*ACTIVITY*
Look through the records below for the line with "and a serial". Return that line and each one after it up to and including the line with "restores the base", exactly.

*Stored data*
☆ ☆ ☆ ☆ ☆

### config.mk
export PLATFORM = sky130hd
export DESIGN_NAME = pim_isqrt
export DESIGN_NICKNAME = d
export VERILOG_FILES = /design/src/design/pim_isqrt.sv
export SDC_FILE = /design/constraint.sdc
export NUM_CORES = 1
export LEC_CHECK = 0
export BUFFER_PORTS_ARGS = -buffer_cell sky130_fd_sc_hd__buf_2
export CAP_MARGIN = 10
export CORE_ASPECT_RATIO = 1.75
export CORE_MARGIN = 1.5
export CORE_UTILIZATION = 55
export DETAILED_ROUTE_END_ITERATION = 10
export HOLD_SLACK_MARGIN = 0.02
export MAX_ROUTING_LAYER = met4
export PLACE_DENSITY = 0.72
export SLEW_MARGIN = 20
export SYNTH_ARGS = -nofsm -noshare
export SYNTH_HDL_FRONTEND = slang
export SYNTH_SLANG_ARGS = --single-unit
### constraint.sdc
create_clock -name aclk -period 2.3 [get_ports aclk]
set_input_delay 0 -clock aclk [delete_from_list [all_inputs] [get_ports aclk]]
set_output_delay 0 -clock aclk [all_outputs]
set_load 0.01 [all_outputs]
### src/design/rbc_pkg.sv
// Shared constants, types and helper functions for the radix base converter.
`default_nettype none
package rbc_pkg;
    localparam int OUT_DIGITS_DEF = 64;
    localparam int BASE_W  = 12;
    localparam int DIGIT_W = 11;
    localparam int VAL_W   = 24;
    localparam int CFG_IDX_W = 2;
    localparam int TDATA_W = 16;

    localparam logic [CFG_IDX_W-1:0] REG_INPUT_BASE  = 2'd0;
    localparam logic [CFG_IDX_W-1:0] REG_OUTPUT_BASE = 2'd1;

    localparam logic [BASE_W-1:0] BASE_MIN = 12'd2;
    localparam logic [BASE_W-1:0] BASE_MAX = 12'd2048;

    // divider result handed back to the sequencer
    typedef struct packed {
        logic             done;
        logic             busy;
        logic [VAL_W-1:0] quot;
        logic [BASE_W-1:0] rem;
    } div_stat_t;

    function automatic logic [BASE_W-1:0] clamp_base(input logic [BASE_W-1:0] b);
        logic [BASE_W-1:0] r;
        r = b;
        if (b < BASE_MIN) r = BASE_MIN;
        else if (b > BASE_MAX) r = BASE_MAX;
        return r;
    endfunction
endpackage
`default_nettype wire

### src/design/radix_base_converter.sv
// Radix base converter top level: sequencer, digit store and divider.
// Per input digit: OUT_DIGITS carry steps, each a store read, a multiply-add and a serial
// divide by the output base; on the last digit, the output digits follow, most significant
// first, each held in the output register until it is taken downstream.
// One item is in work at a time. Synchronous active-low reset restores the base
// registers to 256 and 58 and marks the store empty (reads as zero), overflow cleared.
`default_nettype none
module radix_base_converter #(
    parameter int OUT_DIGITS = rbc_pkg::OUT_DIGITS_DEF
) (
    input  wire logic                          aclk,
    input  wire logic                          aresetn,
    input  wire logic                          cfg_we,
    input  wire logic [rbc_pkg::CFG_IDX_W-1:0] cfg_addr,
    input  wire logic [rbc_pkg::BASE_W-1:0]    cfg_wdata,
    input  wire logic                          s_tvalid,
    output logic                               s_tready,
    input  wire logic [rbc_pkg::TDATA_W-1:0]   s_tdata,  // [10:0] digit_in
    input  wire logic                          s_tlast,  // last_in
    output logic                               m_tvalid,
    input  wire logic                          m_tready,
    output logic      [rbc_pkg::TDATA_W-1:0]   m_tdata,  // [10:0] digit_out
    output logic                               m_tlast,  // last_out
    output logic                               m_tuser   // overflow
);
    localparam int IDX_W = (OUT_DIGITS > 1) ? $clog2(OUT_DIGITS) : 1;
    localparam logic [IDX_W-1:0] IDX_LAST = IDX_W'(OUT_DIGITS - 1);

    typedef enum logic [2:0] {
        IDLE, LOAD, MULADD, DIVIDE, EMIT_RD, EMIT_LD, EMIT_HOLD
    } state_t;

    state_t                       state_reg, state_next;
    logic [IDX_W-1:0]             idx_reg, idx_next, top_reg, top_next;
    logic [rbc_pkg::VAL_W-1:0]    carry_reg, carry_next;
    logic                         last_reg, last_next, ovf_reg, ovf_next;
    logic [rbc_pkg::BASE_W-1:0]   in_base_reg, out_base_reg;
    logic [rbc_pkg::DIGIT_W-1:0]  odata_reg, odata_next;
    logic                         olast_reg, olast_next, ovalid_reg, ovalid_next;
    logic                         oovf_reg, oovf_next;

    logic                         wr_en;
    logic [rbc_pkg::DIGIT_W-1:0]  wr_data, rd_data;
    logic                         div_start;
    logic [rbc_pkg::VAL_W-1:0]    mac;
    rbc_pkg::div_stat_t           dstat;

    rbc_store #(.OUT_DIGITS(OUT_DIGITS)) u_store (
        .aclk(aclk), .aresetn(aresetn),
        .wr_en(wr_en), .wr_addr(idx_reg), .wr_data(wr_data),
        .rd_addr(idx_reg), .rd_data(rd_data)
    );

    assign mac = (rbc_pkg::VAL_W'(rd_data)
                  * rbc_pkg::VAL_W'(rbc_pkg::clamp_base(in_base_reg))) + carry_reg;

    rbc_divider u_div (
        .aclk(aclk), .aresetn(aresetn), .start(div_start), .dividend(mac),
        .divisor(rbc_pkg::clamp_base(out_base_reg)), .stat(dstat)
    );

    always_comb begin
        state_next  = state_reg;
        idx_next    = idx_reg;
        top_next    = top_reg;
        carry_next  = carry_reg;
        last_next   = last_reg;
        ovf_next    = ovf_reg;
        odata_next  = odata_reg;
        olast_next  = olast_reg;
        oovf_next   = oovf_reg;
        ovalid_next = ovalid_reg;
        wr_en       = 1'b0;
        wr_data     = '0;
        div_start   = 1'b0;
        unique case (state_reg)
            IDLE: begin
                if (s_tvalid) begin
                    carry_next = rbc_pkg::VAL_W'(s_tdata[rbc_pkg::DIGIT_W-1:0]);
                    last_next  = s_tlast;
                    idx_next   = '0;
                    top_next   = '0;
                    state_next = LOAD;
                end
            end
            LOAD:   state_next = MULADD;
            MULADD: begin
                div_start  = 1'b1;
                state_next = DIVIDE;
            end
            DIVIDE: begin
                if (dstat.done) begin
                    wr_en      = 1'b1;
                    wr_data    = dstat.rem[rbc_pkg::DIGIT_W-1:0];
                    carry_next = dstat.quot;
                    if (dstat.rem != '0) top_next = idx_reg;
                    if (idx_reg == IDX_LAST) begin
                        if (dstat.quot != '0) ovf_next = 1'b1;
                        idx_next   = (dstat.rem != '0) ? idx_reg : top_reg;
                        state_next = last_reg ? EMIT_RD : IDLE;
                    end else begin
                        idx_next   = idx_reg + 1'b1;
                        state_next = LOAD;
                    end
                end
            end
            EMIT_RD: state_next = EMIT_LD;
            EMIT_LD: begin
                // hand the digit out and clear its entry
                odata_next  = rd_data;
                olast_next  = (idx_reg == '0);
                oovf_next   = ovf_reg;
                ovalid_next = 1'b1;
                wr_en       = 1'b1;
                state_next  = EMIT_HOLD;
            end
            EMIT_HOLD: begin
                if (m_tready) begin
                    ovalid_next = 1'b0;
                    if (idx_reg == '0) begin
                        ovf_next   = 1'b0;
                        state_next = IDLE;
                    end else begin
                        idx_next   = idx_reg - 1'b1;
                        state_next = EMIT_RD;
                    end
                end
            end
            default: state_next = IDLE;
        endcase
    end

    always_ff @(posedge aclk) begin
        if (!aresetn) begin
            state_reg    <= IDLE;
            ovf_reg      <= 1'b0;
            ovalid_reg   <= 1'b0;
            in_base_reg  <= 12'd256;
            out_base_reg <= 12'd58;
        end else begin
            state_reg  <= state_next;
            ovf_reg    <= ovf_next;
            ovalid_reg <= ovalid_next;
            if (cfg_we) begin
                unique case (cfg_addr)
                    rbc_pkg::REG_INPUT_BASE:  in_base_reg  <= cfg_wdata;
                    rbc_pkg::REG_OUTPUT_BASE: out_base_reg <= cfg_wdata;
                    default: ;
                endcase
            end
        end
        idx_reg   <= idx_next;
        top_reg   <= top_next;
        carry_reg <= carry_next;
        last_reg  <= last_next;
        odata_reg <= odata_next;
        olast_reg <= olast_next;
        oovf_reg  <= oovf_next;
    end

    assign s_tready = (state_reg == IDLE);
    assign m_tvalid = ovalid_reg;
    assign m_tdata  = rbc_pkg::TDATA_W'(odata_reg);
    assign m_tlast  = olast_reg;
    assign m_tuser  = oovf_reg;

    // no input is taken while a digit is on offer
    a_no_overlap: assert property (@(posedge aclk) disable iff (!aresetn)
        !(s_tready && m_tvalid)) else $error("input ready while output pending");
    // divider is never started while busy
    a_div_start: assert property (@(posedge aclk) disable iff (!aresetn)
        div_start |-> !dstat.busy) else $error("divider restarted while busy");
    // a result is only offered from the hold state
    a_valid_hold: assert property (@(posedge aclk) disable iff (!aresetn)
        m_tvalid |-> state_reg == EMIT_HOLD) else $error("stray output valid");
    // final digit ends emission
    a_last_idle: assert property (@(posedge aclk) disable iff (!aresetn)
        (m_tvalid && m_tready && m_tlast) |=> s_tready) else $error("no return to idle");
endmodule
`default_nettype wire

### src/design/rbc_store.sv
// Output digit store: one write port, one registered read port, per-entry valid bits.
`default_nettype none
module rbc_store #(
    parameter int OUT_DIGITS = rbc_pkg::OUT_DIGITS_DEF,
    localparam int IDX_W = (OUT_DIGITS > 1) ? $clog2(OUT_DIGITS) : 1
) (
    input  wire logic                        aclk,
    input  wire logic                        aresetn,
    input  wire logic                        wr_en,
    input  wire logic [IDX_W-1:0]            wr_addr,
    input  wire logic [rbc_pkg::DIGIT_W-1:0] wr_data,
    input  wire logic [IDX_W-1:0]            rd_addr,
    output logic      [rbc_pkg::DIGIT_W-1:0] rd_data
);
    logic [rbc_pkg::DIGIT_W-1:0] mem [OUT_DIGITS];
    logic [OUT_DIGITS-1:0]       valid_reg;

    always_ff @(posedge aclk) begin
        if (wr_en) begin
            mem[wr_addr] <= wr_data;
        end
        // unwritten entries read as zero
        rd_data <= valid_reg[rd_addr] ? mem[rd_addr] : '0;
    end

    always_ff @(posedge aclk) begin
        if (!aresetn) begin
            valid_reg <= '0;
        end else if (wr_en) begin
            valid_reg[wr_addr] <= 1'b1;
        end
    end
endmodule
`default_nettype wire

### src/design/rbc_divider.sv
// Restoring divider, one quotient bit per cycle.
`default_nettype none
module rbc_divider (
    input  wire logic                       aclk,
    input  wire logic                       aresetn,
    input  wire logic                       start,
    input  wire logic [rbc_pkg::VAL_W-1:0]  dividend,
    input  wire logic [rbc_pkg::BASE_W-1:0] divisor,
    output rbc_pkg::div_stat_t              stat
);
    localparam int CNT_W = $clog2(rbc_pkg::VAL_W + 1);

    logic [CNT_W-1:0]            cnt_reg;
    logic                        busy_reg, done_reg;
    logic [rbc_pkg::VAL_W-1:0]   quo_reg;
    logic [rbc_pkg::BASE_W-1:0]  rem_reg, dvs_reg;
    logic [rbc_pkg::BASE_W:0]    trial;
    logic                        ge;

    assign trial = {rem_reg, quo_reg[rbc_pkg::VAL_W-1]};
    assign ge    = trial >= {1'b0, dvs_reg};

    always_ff @(posedge aclk) begin
        if (!aresetn) begin
            busy_reg <= 1'b0;
            done_reg <= 1'b0;
            cnt_reg  <= '0;
        end else begin
            done_reg <= 1'b0;
            if (start && !busy_reg) begin
                busy_reg <= 1'b1;
                cnt_reg  <= CNT_W'(rbc_pkg::VAL_W);
                quo_reg  <= dividend;
                rem_reg  <= '0;
                dvs_reg  <= divisor;
            end else if (busy_reg) begin
                rem_reg <= ge ? rbc_pkg::BASE_W'(trial - {1'b0, dvs_reg})
                              : trial[rbc_pkg::BASE_W-1:0];
                quo_reg <= {quo_reg[rbc_pkg::VAL_W-2:0], ge};
                cnt_reg <= cnt_reg - 1'b1;
                if (cnt_reg == CNT_W'(1)) begin
                    busy_reg <= 1'b0;
                    done_reg <= 1'b1;
                end
            end
        end
    end

    assign stat.done = done_reg;
    assign stat.busy = busy_reg;
    assign stat.quot = quo_reg;
    assign stat.rem  = rem_reg;
endmodule
`default_nettype wire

☆ ☆ ☆ ☆ ☆

*THE ANSWER*
// Per input digit: OUT_DIGITS carry steps, each a store read, a multiply-add and a serial
// divide by the output base; on the last digit, the output digits follow, most significant
// first, each held in the output register until it is taken downstream.
// One item is in work at a time. Synchronous active-low reset restores the base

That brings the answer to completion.